Many of our writing troubles have one thing lurking behind them. Ok, it might not be the only thing, but more often than not it is the best thing to take a look at when we have been procrastinating, deferring, stalled, or zapped by a ray of almost-done-stasis-perpetual-motion-freeze-dimensionator.
And what is that thing?
But there is one surprising thing about fear in writing which we need to realize, and that is that quite often we will not actually feel this fear.
So it is necessary to actually go look for it. Let’s understand a couple things about these not quite present fears:
- They are about the unknown itself
- That once we find what they are about—they are not as scary
So we might be having writing problems but not actually realizing that we are afraid. Instead, what is top of mind is worry over our inability to get to work, or puzzlement at being perplexed about how to revise this piece, etc. Those are at the top of mind and we are not as aware of the fear underneath it.
It’s quite simple to check in on this, but it is not something we will habitually do. So make a point of checking in and see what is up with us emotionally, and get specific about it. Imagine that “I can’t figure out where to put this paragraph” is coming up. There may be several possible fears we can find. Go find what some of that might be it. It might be “I am afraid of messing it up” or “I am afraid it will not be good” or “I am afraid I will choose wrong.”
The big tip here is: focus very specifically. It’s not hard to get something in the ballpark. Then we can start to look at how afraid we really are to take the risk and put the paragraph somewhere. How bad will it be for us, if we choose the wrong place for the paragraph? We can then take a look at what our capacity really is for absorbing that risk and danger, what we can tolerate, for the sake of our art.

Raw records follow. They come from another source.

`src/rtl/wdog_pkg.sv`:
```
package wdog_pkg;
  localparam int unsigned WD_CNT_W_DEF = 15;
  localparam int unsigned WD_REL_W_DEF = 7;
endpackage

```
`src/rtl/wdog_reload.sv`:
```
module wdog_reload #(
  parameter int unsigned REL_W = wdog_pkg::WD_REL_W_DEF
) (
  input  logic             clk,
  input  logic             hold,
  input  logic             wd_pulse,
  input  logic             we,
  input  logic [REL_W-1:0] wdata,
  output logic [REL_W-1:0] rel_q
);
  always_ff @(posedge clk) begin
    if (hold || wd_pulse) rel_q <= '0;
    else if (we)          rel_q <= wdata;
  end

  // any hold or watchdog pulse leaves the reload value at zero
  a_r1_reload_cleared: assert property (@(posedge clk)
    (hold || wd_pulse) |=> (rel_q == '0));
endmodule

```
`src/rtl/wdog_start_ctl.sv`:
```
module wdog_start_ctl (
  input  logic clk,
  input  logic hold,
  input  logic strap,
  input  logic start_we,
  input  logic start_wdata,
  input  logic idle_req,
  input  logic pdown_req,
  output logic run,
  output logic ps_allow,
  output logic load
);
  logic arm_q;
  logic stop_req;
  logic sw_go;

  assign stop_req = ps_allow && (idle_req || pdown_req);
  assign sw_go    = start_we && start_wdata && !run;
  assign load     = !hold && !stop_req && (arm_q || sw_go);

  always_ff @(posedge clk) begin
    if (hold) begin
      run      <= 1'b0;
      arm_q    <= strap;
      ps_allow <= !strap;
    end else begin
      arm_q <= 1'b0;
      if (stop_req)  run <= 1'b0;
      else if (load) run <= 1'b1;
    end
  end

  // outside a hold, only a pending strap capture or a software start can start
  a_r4_no_runtime_strap: assert property (@(posedge clk) disable iff (hold)
    (!run && !arm_q && !(start_we && start_wdata)) |=> !run);

  // a strapped start cannot be stopped by power-save requests
  a_r5_strap_locks_run: assert property (@(posedge clk) disable iff (hold)
    (!ps_allow && run) |=> run);

  // permission only changes during a hold
  a_r5_ps_stable: assert property (@(posedge clk) disable iff (hold)
    !$past(hold) |-> $stable(ps_allow));

  // permitted idle/power-down entry stops the counter
  a_r10_request_stops: assert property (@(posedge clk) disable iff (hold)
    (ps_allow && run && (idle_req || pdown_req)) |=> !run);

  // a hold stops the counter
  a_r8_hold_stops: assert property (@(posedge clk)
    hold |=> !run);
endmodule

```
`src/rtl/wdog_counter.sv`:
```
module wdog_counter #(
  parameter int unsigned CNT_W = wdog_pkg::WD_CNT_W_DEF,
  parameter int unsigned REL_W = wdog_pkg::WD_REL_W_DEF
) (
  input  logic             clk,
  input  logic             hold,
  input  logic             load,
  input  logic             refresh,
  input  logic             run,
  input  logic [REL_W-1:0] rel,
  output logic             wd_pulse,
  output logic             wd_flag
);
  localparam int unsigned LOW_W = CNT_W - REL_W;

  logic [CNT_W-1:0] cnt_q;
  logic [CNT_W-1:0] load_val;

  assign load_val = {rel, {LOW_W{1'b0}}};

  always_ff @(posedge clk) begin
    if (hold) begin
      cnt_q    <= '0;
      wd_pulse <= 1'b0;
      wd_flag  <= 1'b0;
    end else begin
      wd_pulse <= 1'b0;
      if (load || (run && refresh)) begin
        cnt_q <= load_val;
      end else if (run) begin
        if (&cnt_q) begin
          cnt_q    <= '0;
          wd_pulse <= 1'b1;
          wd_flag  <= 1'b1;
        end else begin
          cnt_q <= cnt_q + 1'b1;
        end
      end
    end
  end

  // the pulse lasts exactly one cycle
  a_r12_pulse_single: assert property (@(posedge clk) disable iff (hold)
    wd_pulse |=> !wd_pulse);

  // the flag is sticky between holds
  a_r12_flag_sticky: assert property (@(posedge clk) disable iff (hold)
    wd_flag |=> wd_flag);

  // a stopped counter holds its value
  a_r10_stopped_holds: assert property (@(posedge clk) disable iff (hold)
    (!run && !load) |=> $stable(cnt_q));

  // refresh presets from the reload value
  a_r11_refresh_loads: assert property (@(posedge clk) disable iff (hold)
    (run && refresh) |=> (cnt_q == $past(load_val)));
endmodule

```
`src/rtl/wdog_ctrl.sv`:
```
module wdog_ctrl #(
  parameter int unsigned CNT_W = wdog_pkg::WD_CNT_W_DEF,
  parameter int unsigned REL_W = wdog_pkg::WD_REL_W_DEF
) (
  input  logic             clk,
  input  logic             ext_rst,
  input  logic             hw_pd,
  input  logic             strap_start,
  input  logic             rel_we,
  input  logic [REL_W-1:0] rel_wdata,
  input  logic             start_we,
  input  logic             start_wdata,
  input  logic             idle_req,
  input  logic             pdown_req,
  input  logic             refresh,
  output logic             wd_reset,
  output logic             ps_allow,
  output logic             running,
  output logic             wd_flag
);
  logic             hold;
  logic             load;
  logic             pulse;
  logic [REL_W-1:0] rel_q;

  assign hold     = ext_rst || hw_pd;
  assign wd_reset = pulse;

  wdog_reload #(.REL_W(REL_W)) reload_i (
    .clk(clk), .hold(hold), .wd_pulse(pulse),
    .we(rel_we), .wdata(rel_wdata), .rel_q(rel_q)
  );

  wdog_start_ctl start_i (
    .clk(clk), .hold(hold), .strap(strap_start),
    .start_we(start_we), .start_wdata(start_wdata),
    .idle_req(idle_req), .pdown_req(pdown_req),
    .run(running), .ps_allow(ps_allow), .load(load)
  );

  wdog_counter #(.CNT_W(CNT_W), .REL_W(REL_W)) count_i (
    .clk(clk), .hold(hold), .load(load), .refresh(refresh),
    .run(running), .rel(rel_q), .wd_pulse(pulse), .wd_flag(wd_flag)
  );
endmodule

```
`config.mk`:
```
export PLATFORM = sky130hd
export DESIGN_NAME = wdog_ctrl
export DESIGN_NICKNAME = d
export VERILOG_FILES = /design/src/rtl/wdog_pkg.sv /design/src/rtl/wdog_reload.sv /design/src/rtl/wdog_start_ctl.sv /design/src/rtl/wdog_counter.sv /design/src/rtl/wdog_ctrl.sv
export SDC_FILE = /design/constraint.sdc
export NUM_CORES = 1
export LEC_CHECK = 0
export CORE_MARGIN = 2
export CORE_UTILIZATION = 50
export DETAILED_ROUTE_END_ITERATION = 10
export GPL_ROUTABILITY_DRIVEN = 0
export HOLD_SLACK_MARGIN = 0.05
export PLACE_DENSITY_LB_ADDON = 0.2
export SLEW_MARGIN = 20
export SYNTH_ARGS = -nofsm -noshare
export SYNTH_HDL_FRONTEND = slang
export SYNTH_SLANG_ARGS = --single-unit
export TNS_END_PERCENT = 10
```
`constraint.sdc`:
```
create_clock -name clk -period 4.2 [get_ports clk]
set_input_delay 0.84 -clock clk [delete_from_list [all_inputs] [get_ports clk]]
set_output_delay 0.84 -clock clk [all_outputs]
set_load 0.01 [all_outputs]
```
# Word-level counts from Yosys, hierarchy flattened
# Index checks and enable logic that the tools add are counted.
[op_classes] mul=0 magnitude_cmp=0 eq_ne=0 n_addsub=1 reduce_logical=21 bitwise_logic=2 mux=4 div=0 n_shift=0
[op_table] op="15-bit two-way mux" count=3
[op_table] op="17-bit AND reduction" count=1
[op_table] op="15-bit by 1-bit adder with 15-bit output (second input constant)" count=1
[op_table] op="15-bit AND reduction" count=1
[op_table] op="1-bit logical AND" count=6
[op_table] op="1-bit logical OR" count=5
[op_table] op="1-bit logical NOT" count=4
[op_table] op="2-bit OR reduction" count=2
[op_table] op="3-bit OR reduction" count=1
[op_table] op="1-bit NOT" count=2
[op_table] op="2-bit nonzero test" count=1
[op_table] op="1-bit two-way mux" count=1
[totals] output_inout_bits=4 ram_bits=0 latchBits=0 in_bits=17 ff_bits=27 rom_bits=0 wordCells=36 memories=0

# Depth between registers and ports, before layout
# Gate-level depths: netlist of the first run.
[logic_depth] ltp_word=8 ltp_mapped=6 depth_no_buf=5

# Modules after synthesis
# A second synthesis of the first run with hierarchy kept.
[hier_totals] hier_cells=147 area_unflattened_um2=1353.8
[modules_own_cells] mod="wdog_counter" n_inst=1 cells_each=111 area_per_inst_um2=970.9 seq_area_each_um2=340.3
[modules_own_cells] mod="wdog_reload" n_inst=1 cells_each=24 area_per_inst_um2=252.7 seq_area_each_um2=140.1
[modules_own_cells] mod="wdog_start_ctl" n_inst=1 cells_each=11 area_per_inst_um2=123.9 seq_area_each_um2=70.1
[modules_own_cells] mod="wdog_ctrl" n_inst=1 cells_each=1 area_per_inst_um2=6.3 seq_area_each_um2=0.0

# Least setup slack after synthesis of the first run
# No wires, ideal clock.
[synth_timing] path_kind="input to register" start="in hw_pd" end="reg count_i.cnt_q[11]" path_buffers=1 required_ns=4.121 setup_ns=0.079 cell_stages=5 t_arrival_ns=1.999 slack_ns=2.122 cell_sequence="or2_1 buf_2 a2111o_1 o31a_1 o211ai_1"
[synth_between] elab_chain_cells=6 elab_cells_between_ends=7 classes_between="mux: 1; reduce/logical: 6"
[synth_rtl] element="start: declaration" line_no="wdog_ctrl.sv:7" rtl="input logic hw_pd,"
[synth_rtl] element="1-bit logical OR (*)" line_no="wdog_ctrl.sv:26" rtl="assign hold = ext_rst || hw_pd;"
[synth_rtl] element="net count_i.hold" line_no="wdog_counter.sv:6" rtl="input logic hold,"
[synth_rtl] element="1-bit logical NOT" line_no="wdog_start_ctl.sv:19" rtl="assign load = !hold && !stop_req && (arm_q || sw_go);"
[synth_rtl] element="1-bit logical AND (2 in a row)" line_no="wdog_start_ctl.sv:19"
[synth_rtl] element="1-bit logical OR" line_no="wdog_counter.sv:28" rtl="if (load || (run && refresh)) begin"
[synth_rtl] element="15-bit two-way mux or 2-bit nonzero test (tied branches)"
[synth_rtl] element="end signal: assignment" line_no="wdog_counter.sv:29" rtl="cnt_q <= load_val;"
[synth_rtl] element="end signal: assignment" line_no="wdog_counter.sv:36" rtl="cnt_q <= cnt_q + 1'b1;"
[synth_rtl] element="end: declaration" line_no="wdog_counter.sv:16" rtl="logic [CNT_W-1:0] cnt_q;"
# The timed path passes the listed nets; every way through them passes the cells marked *.
# A chain may end at the register's enable or synchronous reset.

# Final worst setup path of the first run
[layout_timing] start="reg start_i.run" end="out running"
[layout_lines] element="start: declaration" line_no="wdog_start_ctl.sv:9" rtl="output logic run,"
[layout_lines] element="start signal: assignment" line_no="wdog_start_ctl.sv:23" rtl="run <= 1'b0;"
[layout_lines] element="start signal: assignment" line_no="wdog_start_ctl.sv:28" rtl="if (stop_req) run <= 1'b0;"
[layout_lines] element="start signal: assignment" line_no="wdog_start_ctl.sv:29" rtl="else if (load) run <= 1'b1;"
[layout_lines] element="end: declaration" line_no="wdog_ctrl.sv:18" rtl="output logic running,"
# No word-level cell between the ends.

And most of the time the simple answer comes back that we can take it. This paragraph placement risk is something I can bear. When I didn’t really contact this fear, it kind of inserted a gangly interference energy in my process, but actually looking at it, I am quite fine.
In some things in life, it may be better to play it safe and keep everything regular and predictable and risk-free. But in the art and craft of writing, this is not the case at all. We must take risks.
We have to leap.
And leap. And leap. It is one continuous process of leaping.
We have to keep pushing ourselves into scary things and get used to that. Of course, each little step is not really that scary if we look into it, but each one is a little bit scary. It’s not like there isn’t a tiny bit of scary in there. There is. So this is the territory that writers explore. It comes with it.
This scariness is what writing is.
Part of us just habitually assumes that things ought to be safe. That safe is right state, and not-safe is the wrong state. This is a good thing living with wolves. Writing: not so good. This is assumption is running in the background while we write and it is holding us back.
Writing is not safe. Writing is risk.
Each decision forward is just a little like leaping out of an airplane to sky dive.
Risk-taking will make you more confident. It’s a stirring you can get used to.
When we are afraid, we will interpret these bodily stirrings as danger and warning signals, but when we develop a taste for risk these same vibrations of the body will be interpreted as thrilling and fun.
A writer leaps and jumps and risks.
Just don’t go on from that to looking for bigger hits than writing, like, real sky-diving. That looks actually dangerous, based on what I see on TV.